==> config.mk <==
export PLATFORM = sky130hd
export DESIGN_NAME = debug_io_top
export DESIGN_NICKNAME = d
export VERILOG_FILES = /design/src/design/debug_io_pkg.sv /design/src/design/axil_regs.sv /design/src/design/debug_io_top.sv /design/src/design/event_capture.sv /design/src/design/input_debounce.sv /design/src/design/input_sync.sv
export SDC_FILE = /design/constraint.sdc
export NUM_CORES = 1
export LEC_CHECK = 0
export BUFFER_PORTS_ARGS = -buffer_cell sky130_fd_sc_hd__buf_4
export CELL_PAD_IN_SITES_DETAIL_PLACEMENT = 2
export CELL_PAD_IN_SITES_GLOBAL_PLACEMENT = 2
export CORE_MARGIN = 2
export CORE_UTILIZATION = 30
export DETAILED_ROUTE_END_ITERATION = 12
export MAX_ROUTING_LAYER = met4
export PLACE_DENSITY_LB_ADDON = 0.1
export SYNTH_ARGS = -nofsm -noshare
export SYNTH_HDL_FRONTEND = slang
export SYNTH_SLANG_ARGS = --single-unit
==> constraint.sdc <==
create_clock -name wb -period 2 [get_ports wb]
set_input_delay 0.3 -clock wb [delete_from_list [all_inputs] [get_ports wb]]
set_output_delay 0.3 -clock wb [all_outputs]
set_load 0.01 [all_outputs]
==> src/design/debug_io_pkg.sv <==
package debug_io_pkg;

   // sampled input count and bus widths
   localparam int in_width   = 8;
   localparam int addr_width = 4;
   localparam int data_width = 32;

   // one sample of the debug inputs, switches in the upper half
   typedef struct packed {
      logic [in_width/2-1:0] switches;
      logic [in_width/2-1:0] buttons;
   } in_sample_t;

   typedef enum logic [1:0] {
      resp_okay   = 2'b00,
      resp_slverr = 2'b10
   } axil_resp_e;

   // register map, byte addresses
   typedef enum logic [addr_width-1:0] {
      reg_level = 4'h0,
      reg_event = 4'h4,
      reg_mask  = 4'h8
   } reg_addr_e;

   // signals driven by the AXI4-Lite master
   typedef struct packed {
      logic [addr_width-1:0]   aw_addr;
      logic                    aw_valid;
      logic [data_width-1:0]   w_data;
      logic [data_width/8-1:0] w_strb;
      logic                    w_valid;
      logic                    b_ready;
      logic [addr_width-1:0]   ar_addr;
      logic                    ar_valid;
      logic                    r_ready;
   } axil_req_t;

   // signals driven by the AXI4-Lite slave
   typedef struct packed {
      logic                  aw_ready;
      logic                  w_ready;
      axil_resp_e            b_resp;
      logic                  b_valid;
      logic                  ar_ready;
      logic [data_width-1:0] r_data;
      axil_resp_e            r_resp;
      logic                  r_valid;
   } axil_rsp_t;

endpackage

==> src/design/axil_regs.sv <==
`timescale 1ns/1ps

module axil_regs (
   input  logic                     wb,
   input  logic                     rst_n,
   input  debug_io_pkg::axil_req_t  req,
   output debug_io_pkg::axil_rsp_t  rsp,
   input  debug_io_pkg::in_sample_t level,
   input  debug_io_pkg::in_sample_t events,
   output debug_io_pkg::in_sample_t mask,
   output debug_io_pkg::in_sample_t clear
);

   localparam int pad_width = debug_io_pkg::data_width - debug_io_pkg::in_width;

   debug_io_pkg::reg_addr_e           wr_addr;
   debug_io_pkg::reg_addr_e           rd_addr;
   logic                              wr_go;
   logic                              rd_go;
   logic                              b_valid;
   logic                              r_valid;
   debug_io_pkg::axil_resp_e          b_resp;
   debug_io_pkg::axil_resp_e          r_resp;
   logic [debug_io_pkg::data_width-1:0] r_data;
   logic [debug_io_pkg::in_width-1:0] wr_byte;

   assign wr_addr = debug_io_pkg::reg_addr_e'(req.aw_addr);
   assign rd_addr = debug_io_pkg::reg_addr_e'(req.ar_addr);
   assign wr_byte = req.w_data[debug_io_pkg::in_width-1:0];

   // address and data are taken together, one write in flight
   assign wr_go = req.aw_valid && req.w_valid && !b_valid;
   assign rd_go = req.ar_valid && !r_valid;

   assign rsp.aw_ready = wr_go;
   assign rsp.w_ready  = wr_go;
   assign rsp.b_valid  = b_valid;
   assign rsp.b_resp   = b_resp;
   assign rsp.ar_ready = rd_go;
   assign rsp.r_valid  = r_valid;
   assign rsp.r_resp   = r_resp;
   assign rsp.r_data   = r_data;

   always_ff @(posedge wb or negedge rst_n) begin
      if (!rst_n) begin
         b_valid <= 1'b0;
         r_valid <= 1'b0;
         mask    <= '0;
         clear   <= '0;
      end else begin
         // clear is a single-cycle pulse
         clear <= '0;
         if (wr_go) begin
            b_valid <= 1'b1;
            if (req.w_strb[0]) begin
               case (wr_addr)
                  debug_io_pkg::reg_event: clear <= wr_byte;
                  debug_io_pkg::reg_mask:  mask  <= wr_byte;
                  default: ;
               endcase
            end
         end else if (b_valid && req.b_ready) begin
            b_valid <= 1'b0;
         end
         if (rd_go) begin
            r_valid <= 1'b1;
         end else if (r_valid && req.r_ready) begin
            r_valid <= 1'b0;
         end
      end
   end

   // response payload, only loaded on acceptance
   always_ff @(posedge wb) begin
      if (wr_go) begin
         case (wr_addr)
            debug_io_pkg::reg_event,
            debug_io_pkg::reg_mask:  b_resp <= debug_io_pkg::resp_okay;
            // level is read only
            default:                 b_resp <= debug_io_pkg::resp_slverr;
         endcase
      end
      if (rd_go) begin
         r_resp <= debug_io_pkg::resp_okay;
         case (rd_addr)
            debug_io_pkg::reg_level: r_data <= {{pad_width{1'b0}}, level};
            debug_io_pkg::reg_event: r_data <= {{pad_width{1'b0}}, events};
            debug_io_pkg::reg_mask:  r_data <= {{pad_width{1'b0}}, mask};
            default: begin
               r_data <= '0;
               r_resp <= debug_io_pkg::resp_slverr;
            end
         endcase
      end
   end

endmodule

==> src/design/debug_io_top.sv <==
`timescale 1ns/1ps

module debug_io_top #(
   parameter int DEBOUNCE_PERIOD = 5
) (
   input  logic                    wb,
   input  logic                    rst_n,
   input  logic [3:0]              buttons,
   input  logic [3:0]              switches,
   input  debug_io_pkg::axil_req_t req,
   output debug_io_pkg::axil_rsp_t rsp,
   output logic                    irq
);

   debug_io_pkg::in_sample_t sync_sample;
   debug_io_pkg::in_sample_t stable_sample;
   debug_io_pkg::in_sample_t level;
   debug_io_pkg::in_sample_t events;
   debug_io_pkg::in_sample_t mask;
   debug_io_pkg::in_sample_t clear;

   input_sync input_sync_i (
      .wb          (wb),
      .rst_n       (rst_n),
      .buttons     (buttons),
      .switches    (switches),
      .sync_sample (sync_sample)
   );

   input_debounce #(
      .DEBOUNCE_PERIOD (DEBOUNCE_PERIOD)
   ) input_debounce_i (
      .wb            (wb),
      .rst_n         (rst_n),
      .sync_sample   (sync_sample),
      .stable_sample (stable_sample)
   );

   event_capture event_capture_i (
      .wb            (wb),
      .rst_n         (rst_n),
      .stable_sample (stable_sample),
      .mask          (mask),
      .clear         (clear),
      .level         (level),
      .events        (events),
      .irq           (irq)
   );

   // register slave, feeds mask and clear back to the event stage
   axil_regs axil_regs_i (
      .wb     (wb),
      .rst_n  (rst_n),
      .req    (req),
      .rsp    (rsp),
      .level  (level),
      .events (events),
      .mask   (mask),
      .clear  (clear)
   );

endmodule

==> src/design/event_capture.sv <==
`timescale 1ns/1ps

module event_capture (
   input  logic                     wb,
   input  logic                     rst_n,
   input  debug_io_pkg::in_sample_t stable_sample,
   input  debug_io_pkg::in_sample_t mask,
   input  debug_io_pkg::in_sample_t clear,
   output debug_io_pkg::in_sample_t level,
   output debug_io_pkg::in_sample_t events,
   output logic                     irq
);

   debug_io_pkg::in_sample_t prev_sample;
   debug_io_pkg::in_sample_t rise;

   assign level = stable_sample;
   assign rise  = stable_sample & ~prev_sample;

   always_ff @(posedge wb or negedge rst_n) begin
      if (!rst_n) begin
         prev_sample <= '0;
         events      <= '0;
         irq         <= 1'b0;
      end else begin
         prev_sample <= stable_sample;
         // clear first, so a fresh edge in the same cycle survives
         events      <= (events & ~clear) | rise;
         // lags the flags and mask by one cycle
         irq         <= |(events & mask);
      end
   end

endmodule

==> src/design/input_debounce.sv <==
`timescale 1ns/1ps

module input_debounce #(
   parameter int DEBOUNCE_PERIOD = 5
) (
   input  logic                     wb,
   input  logic                     rst_n,
   input  debug_io_pkg::in_sample_t sync_sample,
   output debug_io_pkg::in_sample_t stable_sample
);

   logic [31:0]                       count;
   logic [debug_io_pkg::in_width-1:0] candidate;
   logic                              start;
   logic                              window_end;

   // a window opens only while idle and the input differs from the accepted value
   assign start      = (count == 32'd0) && (sync_sample != stable_sample);
   assign window_end = (count == 32'(DEBOUNCE_PERIOD));

   always_ff @(posedge wb or negedge rst_n) begin
      if (!rst_n) begin
         count         <= '0;
         stable_sample <= '0;
      end else if (window_end) begin
         count <= '0;
         // adopt only if the input is back at the candidate value
         if (sync_sample == candidate) begin
            stable_sample <= candidate;
         end
      end else if (count != 32'd0) begin
         count <= count + 32'd1;
      end else if (start) begin
         count <= 32'd1;
      end
   end

   // whole vector snapshot at the start of the window
   always_ff @(posedge wb) begin
      if (start) begin
         candidate <= sync_sample;
      end
   end

endmodule

==> src/design/input_sync.sv <==
`timescale 1ns/1ps

module input_sync (
   input  logic                   wb,
   input  logic                   rst_n,
   input  logic [3:0]             buttons,
   input  logic [3:0]             switches,
   output debug_io_pkg::in_sample_t sync_sample
);

   debug_io_pkg::in_sample_t raw_sample;
   // first rank may go metastable, only the second is used downstream
   logic [debug_io_pkg::in_width-1:0] meta;

   assign raw_sample.switches = switches;
   assign raw_sample.buttons  = buttons;

   always_ff @(posedge wb or negedge rst_n) begin
      if (!rst_n) begin
         meta        <= '0;
         sync_sample <= '0;
      end else begin
         meta        <= raw_sample;
         sync_sample <= meta;
      end
   end

endmodule

# ---- After elaboration in Yosys (flattened, before gate mapping)
# Index checks and enable logic that the tools add are counted.
dict set report word_totals {
  memories 0
  register_bits 135
  rom_bits 0
  out_inout_bits 42
  word_cells 67
  ramBits 0
  latch_bits 0
}
dict set report classes {
  add_sub_neg 1
  n_shift 0
  bitwise_logic 6
  n_reduce_logical 19
  muxes 13
  div_mod_pow 0
  eq_ne 7
  magnitude_cmp 0
  multipliers 0
}
# cell count
set ops {}
lappend ops {{two-way mux 32 bit} 3}
lappend ops {{adder 32 x 1 -> 32 bit, second input constant} 1}
lappend ops {{equality test 32 x 3 -> 1 bit, second input constant} 1}
lappend ops {{logical NOT 32 bit} 1}
lappend ops {{nonzero test 32 bit} 1}
lappend ops {{AND 8 bit} 3}
lappend ops {{two-way mux 8 bit} 3}
lappend ops {{one-hot mux 8 bit (3 select lines)} 1}
lappend ops {{inverter 8 bit} 2}
lappend ops {{equality test 4 x 3 -> 1 bit, second input constant} 2}
lappend ops {{equality test 4 bit, second input constant} 2}
lappend ops {{equality test 8 bit} 1}
lappend ops {{inequality test 8 bit} 1}
lappend ops {{bitwise OR 8 bit} 1}
lappend ops {{OR reduction 8 bit} 1}
lappend ops {{logical AND 1 bit} 6}
lappend ops {{logical NOT 4 bit} 1}
lappend ops {{two-way mux 1 bit} 4}
lappend ops {{two-way mux 2 bit} 2}
lappend ops {{nonzero test 2 bit} 2}
lappend ops {{AND reduction 3 bit} 1}
lappend ops {{nonzero test 3 bit} 1}
lappend ops {{OR reduction 3 bit} 1}
lappend ops {{logical NOT 1 bit} 2}
lappend ops {{2 further kinds} 2}

# ---- Longest topological paths before layout
# Gate-level depths: netlist of the first run.
dict set report depth {
  word_depth 5
  depth_mapped 7
  depth_no_buf 6
}

# ---- By module
# From an unflattened synthesis of the first run, not the netlist that was laid out.
dict set report hier_totals {
  hier_cells 397
  hier_area_um2 4828.4
}
# module n_inst area_per_inst_um2 cells_per_inst
set modules_own_cells {}
lappend modules_own_cells {input_debounce 1 2314.7 201}
lappend modules_own_cells {axil_regs 1 1481.4 126}
lappend modules_own_cells {event_capture 1 631.9 54}
lappend modules_own_cells {input_sync 1 400.4 16}

# ---- Least setup slack after synthesis of the first run
# No wires, ideal clock.
dict set report synth_timing {
  kind {register to register}
  start {reg input_debounce_i.count[6]}
  end {reg input_debounce_i.candidate[0] (netlist name), enable pin}
  arrival_time_ns 1.440
  t_required_ns 1.668
  path_slack_ns 0.228
  path_stages_with_launch 5
  n_path_buf 0
  path_cell_list {dfrtp_1 -> nor4_1 -> nand4_1 -> nor2_2 -> and3b_1}
}
dict set report synth_via {
  elab_chain_len 2
}
# item line
set synth_lines {}
lappend synth_lines {{from (decl)} input_debounce.sv:12} ;# logic [31:0] count;
lappend synth_lines {{from (signal assigned)} input_debounce.sv:32} ;# count <= count + 32'd1;
lappend synth_lines {{logical NOT 32 bit} input_debounce.sv:18} ;# assign start = (count == 32'd0) && (sync_sample != stable_sample);
lappend synth_lines {{logical AND 1 bit} input_debounce.sv:18}
lappend synth_lines {{named net input_debounce_i.start} input_debounce.sv:14} ;# logic start;
lappend synth_lines {{to (signal assigned)} input_debounce.sv:41} ;# candidate <= sync_sample;
lappend synth_lines {{to (decl)} input_debounce.sv:13} ;# logic [debug_io_pkg::in_width-1:0] candidate;
# The timed path passes the listed nets, and every way through them passes these cells.
# A chain may end at the register's enable or synchronous reset.

# ---- Worst setup path in the final report of the first run
dict set report layout_timing {
  start {reg input_debounce_i.count[22]}
  end {reg input_debounce_i.stable_sample[2] (netlist name)}
}
dict set report layout_via {
  elab_chain_len 2
}
# item line
set layout_lines {}
lappend layout_lines {{equality test 32 x 3 -> 1 bit} input_debounce.sv:19} ;# assign window_end = (count == 32'(DEBOUNCE_PERIOD));
lappend layout_lines {{AND reduction 2 bit (no source line)} --}
# Every way passes these cells.

==> metrics.log, run 1 <==
INFO  metric synth_cell_type_count = 44
INFO  metric grt_pass1_vias = between 3000 and 4000
INFO  metric timing.critical_path.required = between 2000 and 2500 ps
INFO  metric gr-usage-met2 = 20.8%
INFO  metric ys_ff_latch = roughly 110
INFO  metric grt_max_degree = 39
INFO  metric rr_worst_depth = 5
INFO  metric nNetsFinal = ~510
INFO  metric fin_crit_sh = ~93%
INFO  metric holdCritPathClass = input port to register
INFO  metric timing.critical_path.arrival = between 2000 and 2500 ps
INFO  metric dieHeight = roughly 130 um
INFO  metric global_route_wire_length_before_repair = approximately 17000 um
INFO  metric wl = ~10000 um
INFO  metric biggest_area_contributors_in_the_synthesized_netlist = dfrtp_1, edfxtp_1, xnor2_1
INFO  metric synth_enable_flop_cells = 18
INFO  metric drc = 0
INFO  metric final_cells = between 600 and 700
INFO  metric drv.max_cap_violation_count = 0
INFO  metric std_cell_rows = 45
INFO  metric cts_buffer_depth = 2
INFO  metric setup_viol = 0
INFO  metric synth.cells.most_frequent = dfrtp_1, xnor2_1, buf_4, inv_1, nor2_1
INFO  metric clock-skew-final = around 14 ps
INFO  metric count_of_endpoints_failing_hold_in_the_final_timing_report = 0
INFO  metric fmax = 0.537 GHz
INFO  metric clock_latency_on_the_worst_skew_pair = 360 ps
INFO  metric dpl_cell_area = about 5300 um2
INFO  metric dieArea = ~17000 um2
INFO  metric use_met3 = around 2.3%
INFO  metric timing.critical_path.from_type = register
INFO  metric ys_async_sr_fraction = about 83%
INFO  metric netlist.area_leader.share = between 40 and 50%
INFO  metric worstSetupPathType = register to register
INFO  metric fp.dieW = 129 um
INFO  metric avgViaCountPerCell = around 4.5
INFO  metric drive_gt1_share = 24.1%
INFO  metric gp_routability_congestion = roughly 0.74
INFO  metric post_synth_inst_count = 382
INFO  metric avgRoutedWirePerCell = roughly 15 um
INFO  metric avgSynthCellArea = about 12 um2
INFO  metric top_level_i_o_count = 101
INFO  metric first_pass_iters = 4
INFO  metric i_o_buffers = 47
INFO  metric post-synth-top-count-cell = dfrtp_1
INFO  metric grt.met1_usage = between 10% and 20%
INFO  metric min_period = 1860 ps
INFO  metric area.growth.synth_to_final = 20.1%
INFO  metric tritoncts = done
INFO  metric clock_sinks = roughly 110
INFO  metric final_core_utilization = roughly 37%
INFO  metric tightest_pin_transition = ~550 ps
INFO  metric yosys_warns = 0
INFO  metric gr_util_all_layers = a little over an eighth
INFO  metric worst_ir_drop_vdd = 0.000395 V
INFO  metric critPathMaxFanout = 8
INFO  metric cts-buffers-inserted = 9
INFO  metric gr_busiest_metal = met2
INFO  metric clockRootBuffer = clkbuf_16
INFO  metric combined_area_of_all_synthesized_cells = 4690 um2
INFO  metric congestion_overflow_gr = 0
INFO  metric cellPowerDensity = around 980 nW/um2
INFO  metric p_leak = around 2.5 nW
INFO  metric dpl.cell_count = 642
INFO  metric antennaDiodeCount = 0
INFO  metric cts.clk_slew.worst_paths = roughly 90 ps
INFO  metric hold_path_depth = 1
INFO  metric initial_core_util = between 30% and 40%
INFO  metric core_area = around 15000 um2
INFO  metric antenna_left = 0
INFO  metric dp.final_hpwl = approximately 7300 um
INFO  metric maxSlewViolCount = 0
INFO  metric timing.critical_path.to_type = register
INFO  metric detailedRoute.firstIterationViolations = between 70 and 80
INFO  metric outcome = complete, no violations
INFO  metric post-route-cell-area = 5630 um2
INFO  metric post-synth-top-area-cell = dfrtp_1
INFO  metric synth-main-ff-cell = dfrtp_1
INFO  metric cts.htree.levels = 3
INFO  metric initial_antenna_violation_count = 0
INFO  metric seq_area_frac_synth = 60.1%
INFO  metric dr_total_vias = about 3000
INFO  metric max_slew_margin = between 60% and 70%
## logic make-up (layout without fill, tap and decap cells)
logic type,after synthesis,after routing,synth area share (%)
buffers and inverters,59,100,7.31
AND/OR/NAND/NOR,110,110,13.2
AO/OA/AOI/OAI,30,30,4.14
other,1,26,0.0800
flip-flops,109,109,60.1
XOR/XNOR,45,45,8.57
multiplexers,25,25,5.76
adder cells (fa/ha/maj),3,3,0.801
## worst paths after layout
check	from	endpoint	slack (ps)
setup / recovery	input_debounce_i.count[22]	input_debounce_i.stable_sample[2]	140
hold / removal	switches[2]	input_sync_i.meta[6]	40
setup reg to reg	input_debounce_i.count[22]	input_debounce_i.stable_sample[2]	140
hold reg to reg	input_sync_i.meta[1]	input_sync_i.sync_sample[1]	350
max in group asynchronous	rst_n	axil_regs_i.r_valid	910
min in group asynchronous	rst_n	input_sync_i.meta[7]	440
## critical path, cell delays in order (launching register included)
cell and delay (ps):
dfrtp_1 440, nor4_2 330, nand4_1 220, nor2_4 210, nand3_2 220, mux2_2 340
## stage by stage
stage          setup TNS (ps)  power (mW)  hold WS, ps  worst slack [ps]
2_1_floorplan               0        3.32         4.41               228
3_3_place_gp                0        3.68          305              90.7
3_5_place_dp                0        3.73          311              40.2
4_1_cts                     0        5.59         25.0              31.6
5_1_grt                 -14.9        5.81         25.1             -14.9
6_report                    0        5.49         40.8               136
## routing by layer
metal | vias up | routed length, um
met4 | 0 | 159
li1 | 1382 | -
met5 | - | 0
met3 | 12 | 398
met2 | 67 | 4640
met1 | 1494 | 4840
## flip-flops by register name, summed over array words and instances, names as in the netlist, 8 cells and up
| register | count |
|---|---|
| axil_regs_i.clear | 8 |
| axil_regs_i.mask | 8 |
| axil_regs_i.r_data | 8 |
| event_capture_i.events | 8 |
| event_capture_i.prev_sample | 8 |
| input_debounce_i.candidate | 8 |
| input_debounce_i.count | 32 |
| input_debounce_i.stable_sample | 8 |
| input_sync_i.meta | 8 |
| input_sync_i.sync_sample | 8 |
## layout make-up
type / instances / area [um2]
Clock buffer: 9 / 225
Clock inverter: 7 / 87.6
Fill cell: 1586 / 9630
Inverter: 20 / 75.1
Multi-Input combinational cell: 239 / 1650
Sequential cell: 109 / 2820
Tap cell: 211 / 264
Timing Repair Buffer: 64 / 508
## where the power goes
group	total [mW]	internal [mW]	switching [mW]
Sequential	2.70	2.50	0.196
Combinational	0.970	0.462	0.508
Clock	1.82	0.898	0.924
## timing repair
action	4_1_cts	5_1_grt
gates resized for setup	0	5
endpoints found under the setup margin	0	17
hold buffers	1	0
hold endpoints to repair	34	0
buffers inserted	0	0
## layout by cell type, fill, tap and decap left out, types with 2 or more instances in the layout
cell,synthesis,routed
clkbuf_16,0,9
xor2_1,10,10
clkinv_8,0,3
nand2_1,17,17
a22oi_1,4,4
mux2_2,16,16
and2_1,8,8
dfrtp_1,91,91
a21oi_1,11,11
nand4_1,12,12
nand3_1,13,13
buf_12,0,2
edfxtp_1,18,18
mux2i_1,9,9
nor2b_1,5,5
nor3_1,12,12
inv_8,0,2
ha_1,3,3
nor4_2,0,4
buf_4,32,61
xnor2_1,34,34
conb_1,1,26
a21o_1,2,2
and4_1,2,2
nor4_1,6,2
nor2_1,19,19
and3_1,5,5
o22ai_1,8,8
inv_1,20,20
Note: power is estimated with default switching activity, not from simulation.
_ _ _ _
Every line in the listing above that mentions "enum" should be returned.

   typedef enum logic [1:0] {
   typedef enum logic [addr_width-1:0] {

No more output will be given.